The students take a very active role in this course. The instructor will provide background lectures and lead
discussions on machine learning techniques, methodology and applications. Students will present and discuss
articles focusing on specific applications. Student will also spend significant time presenting and discussing
course projects in class.
Lecture Content:
• Week 1: Overview of Machine Learning. Concepts, instances, attributes. Knowledge representations.
Survey of applications to bioinformatics.
• Week 2: Evaluation of learning methods. Performance measures, cross-validation, ROC curves, evaluating
numeric predictions. Hands-on exercises using WEKA.
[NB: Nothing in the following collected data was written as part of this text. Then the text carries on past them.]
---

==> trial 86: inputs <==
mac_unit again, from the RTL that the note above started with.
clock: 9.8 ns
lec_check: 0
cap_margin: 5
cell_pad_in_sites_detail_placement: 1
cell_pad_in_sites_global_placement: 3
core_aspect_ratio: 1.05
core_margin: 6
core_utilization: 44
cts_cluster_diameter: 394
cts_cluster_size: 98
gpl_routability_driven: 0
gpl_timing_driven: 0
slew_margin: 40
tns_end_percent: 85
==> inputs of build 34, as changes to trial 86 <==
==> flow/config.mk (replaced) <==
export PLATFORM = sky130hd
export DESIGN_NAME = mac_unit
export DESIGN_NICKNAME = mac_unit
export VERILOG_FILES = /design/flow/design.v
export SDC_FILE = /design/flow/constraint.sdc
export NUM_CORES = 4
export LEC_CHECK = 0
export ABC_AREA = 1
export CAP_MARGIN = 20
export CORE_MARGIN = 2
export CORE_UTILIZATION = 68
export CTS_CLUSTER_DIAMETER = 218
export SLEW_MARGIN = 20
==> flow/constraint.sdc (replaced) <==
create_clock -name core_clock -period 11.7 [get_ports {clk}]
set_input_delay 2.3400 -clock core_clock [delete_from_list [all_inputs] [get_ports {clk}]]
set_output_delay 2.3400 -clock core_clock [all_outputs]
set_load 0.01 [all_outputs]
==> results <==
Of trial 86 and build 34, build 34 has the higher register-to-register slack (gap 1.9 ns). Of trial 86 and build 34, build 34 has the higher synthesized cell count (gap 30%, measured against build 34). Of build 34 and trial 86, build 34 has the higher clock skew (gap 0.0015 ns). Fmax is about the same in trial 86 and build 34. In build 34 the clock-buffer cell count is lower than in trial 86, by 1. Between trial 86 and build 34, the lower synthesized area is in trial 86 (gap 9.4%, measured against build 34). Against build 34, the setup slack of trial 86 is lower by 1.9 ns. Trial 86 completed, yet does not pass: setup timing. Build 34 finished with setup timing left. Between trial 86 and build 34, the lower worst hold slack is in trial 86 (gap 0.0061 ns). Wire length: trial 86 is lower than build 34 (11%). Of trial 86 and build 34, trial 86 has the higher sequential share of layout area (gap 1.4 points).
• Week 3: Decision trees, random forests, classification rules. Selected bioinformatics applications.
• Week 4: Support vector machines, radial basis functions, neural networks. Student presentations of
research articles.
• Week 5: Instance based learning, genetic algorithms. Student presentations of research articles.
• Week 6: Unsupervised learning: Clustering. Student presentations of research articles. Written project
proposals due.
• Week 7: Oral presentations of project proposals.
• Week 8: Bayesian networks. Selected bioinformatics applications.
• Week 9: Attribute selection and transformations, PCA. Selected bioinformatics applications.
• Week 10: Combining multiple models: Bagging, boosting, stacking.
• Week 11: Project preparation and working session.
6. • Week 12: Current trends in machine learning. Recent applications.
• Week 13: Student project presentations.
• Week 14: Student project presentations.
Homework: Student will be assigned homework assignments using the WEKA machine learning software
toolkit. Assignments will cover the operation of the software, data preparation, data cleansing, visualization,
use of classifiers, and experimental design.
Project: A significant portion of your grade depends on your participation in classroom discussions and oral
presentations. A course project will be defined by each student, subject to the approval of the instructor. Each
student will give two classroom presentations about the project: one describing its plan and rationale, and one
describing the results. A written final report in publishable format is also required.
Exams: There will be no exams for the course. The final written report on the course project will be due on the
Final Exam date.
Grading Criteria:
• Class discussion participation: 25%
• Presentation of research article: 25%
• Project presentations: 25%
• Final project report: 25%
Required Texts:
Data Mining: Practical Machine Learning Tools and Techniques (Second Edition), by Ian H. Witten and Eibe
Frank.
Other readings will be assigned from the bioinformatics research literature.